Remember to view (**) as a function of $\theta$. If $\theta \leq x_{(n)}$, note that $L(\theta) = 0$ because of the indicator function. This is not the maximized value of $L$; $L$ is, at its crux, a probability density function: $0$ is in fact the smallest value that a probability density function can take.
So, in attempting to maximize $L$, suppose that $\theta > x_{(n)}$. For $n$ fixed, we obtain
$$L(\theta) \propto\dfrac{1}{\theta^n}\text{.}$$
Now, note that $\dfrac{1}{\theta^n}$ is indeed a decreasing function of $\theta$ with $n$ fixed. Thus, we must make $\theta$ as small as possible, given our restriction of $\theta > x_{(n)}$.
Note. Technically, no such $\theta$ exists (because $\theta$ is strictly greater than $x_{(n)}$ per our assumptions). This is often ignored in many textbooks.
Most textbooks will then say that the maximum likelihood estimator of $\theta$ is
$$\hat{\theta}_{\text{MLE}} = X_{(n)}\text{.}$$
Note. Technically, the above result is false. The MLE does not exist, because $\theta$ cannot take on the value $x_{(n)}$ itself. For this answer to be correct, the support of the uniform PDF must include $\theta$ itself (because the maximum likelihood estimator equals one of the $X_i$). The reason for this is discussed in the Lecture 2: Maximum Likelihood Estimators from MIT OpenCourseWare 18-443 Statistics for Applications, found here. As the question currently stands, $(0, \theta)$ should be $(0, \theta]$.
Best Answer
I think the problem assumes $c$ and $d$ are known constants, and $\theta$ is the only unknown.
The likelihood is $(d-c)^{-n} \theta^{-n} \prod_{i=1}^n 1_{\{\theta c \le x_i \le \theta d\}}$.

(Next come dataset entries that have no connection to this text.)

File: src/serdes_cfg_pkg.sv
package serdes_cfg_pkg;

	// ------------------------------
	// word framing
	// ------------------------------

	localparam int DEFAULT_BIT_DEPTH = 8; // bit clocks per word, msb goes out first

	// ------------------------------
	// lane count
	// ------------------------------

	localparam int DEFAULT_LANES = 4; // parallel output serializers

	// ------------------------------
	// lock detection
	// ------------------------------

	localparam int DEFAULT_LOCK_WORDS = 4; // complete word periods before locked
	localparam int LOCK_COUNT_WIDTH   = 8; // wide enough for any sane lock length

	// the pll that used to provide the lock indication is gone, so lock is
	// now just a count of strobes seen since reset

endpackage

File: src/serdes_types_pkg.sv
package serdes_types_pkg;

	import serdes_cfg_pkg::*;

	// ------------------------------
	// lock counter
	// ------------------------------

	typedef logic [LOCK_COUNT_WIDTH-1:0] lock_count_t; // counts word strobes

	// ------------------------------
	// lock state machine
	// ------------------------------

	typedef enum logic [1:0] {
		LOCK_IDLE  = 2'd0, // out of reset, no strobe seen yet
		LOCK_COUNT = 2'd1, // counting strobes
		LOCK_DONE  = 2'd2  // locked, held until reset
	} lock_state_e;

	// LOCK_DONE is terminal, only rst_n leaves it

endpackage

File: src/word_strobe_gen.sv
`timescale 1ns/1ps

module word_strobe_gen import serdes_cfg_pkg::*, serdes_types_pkg::*; #(
	parameter int BIT_DEPTH  = DEFAULT_BIT_DEPTH,  // bit clocks per word
	parameter int LOCK_WORDS = DEFAULT_LOCK_WORDS  // strobes before locked
) (
	input  logic clock,       // bit-rate clock
	input  logic rst_n,       // sync, active low
	output logic word_strobe, // one cycle high per word period
	output logic locked       // level, stays high until reset
);

	localparam int CNT_W = (BIT_DEPTH > 1) ? $clog2(BIT_DEPTH) : 1;
	localparam logic [CNT_W-1:0] LAST_BIT  = CNT_W'(BIT_DEPTH - 1); // strobe position
	localparam lock_count_t      LAST_WORD = lock_count_t'(LOCK_WORDS - 1);

	logic [CNT_W-1:0] bit_count; // position inside the current word

	lock_state_e lock_state;
	lock_state_e lock_state_next;
	lock_count_t lock_count;      // strobes seen so far
	lock_count_t lock_count_next;

	// ------------------------------
	// bit counter and strobe
	// ------------------------------

	// stands in for the divided word clock and the serdes strobe
	always_ff @(posedge clock) begin
		if (!rst_n) begin
			bit_count <= '0;
		end else if (bit_count == LAST_BIT) begin
			bit_count <= '0; // wrap at end of word
		end else begin
			bit_count <= bit_count + 1'b1;
		end
	end

	assign word_strobe = (bit_count == LAST_BIT); // last bit slot of the word

	// ------------------------------
	// lock state machine
	// ------------------------------

	always_comb begin
		lock_state_next = lock_state; // hold by default
		lock_count_next = lock_count;
		case (lock_state)
			LOCK_IDLE: begin
				if (word_strobe) begin
					lock_count_next = lock_count_t'(1); // first strobe counts
					if (LAST_WORD == '0) begin
						lock_state_next = LOCK_DONE; // single word is enough
					end else begin
						lock_state_next = LOCK_COUNT;
					end
				end
			end
			LOCK_COUNT: begin
				if (word_strobe) begin
					lock_count_next = lock_count + 1'b1;
					if (lock_count == LAST_WORD) begin
						lock_state_next = LOCK_DONE; // this strobe completes the run
					end
				end
			end
			LOCK_DONE: begin
				lock_state_next = LOCK_DONE; // sticky
			end
			default: begin
				lock_state_next = LOCK_IDLE; // unused encoding, restart
				lock_count_next = '0;
			end
		endcase
	end

	always_ff @(posedge clock) begin
		if (!rst_n) begin
			lock_state <= LOCK_IDLE;
			lock_count <= '0;
		end else begin
			lock_state <= lock_state_next;
			lock_count <= lock_count_next;
		end
	end

	assign locked = (lock_state == LOCK_DONE); // rises at the edge ending the last strobe

endmodule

Note that each indicator can be rewritten as $1_{\{x_i/d\le \theta \le x_i/c\}}$, so we need to maximize the likelihood over $\theta \in [x_{(n)}/d, x_{(1)}/c]$. Since $\theta^{-n}$ is decreasing in $\theta$, the MLE is $x_{(n)}/d$. The result is intuitive: the smaller the $\theta$, the smaller the interval $[\theta c, \theta d]$, so the density is larger on this interval. The MLE chooses the smallest $\theta$ such that all the points $x_i$ lie in the interval.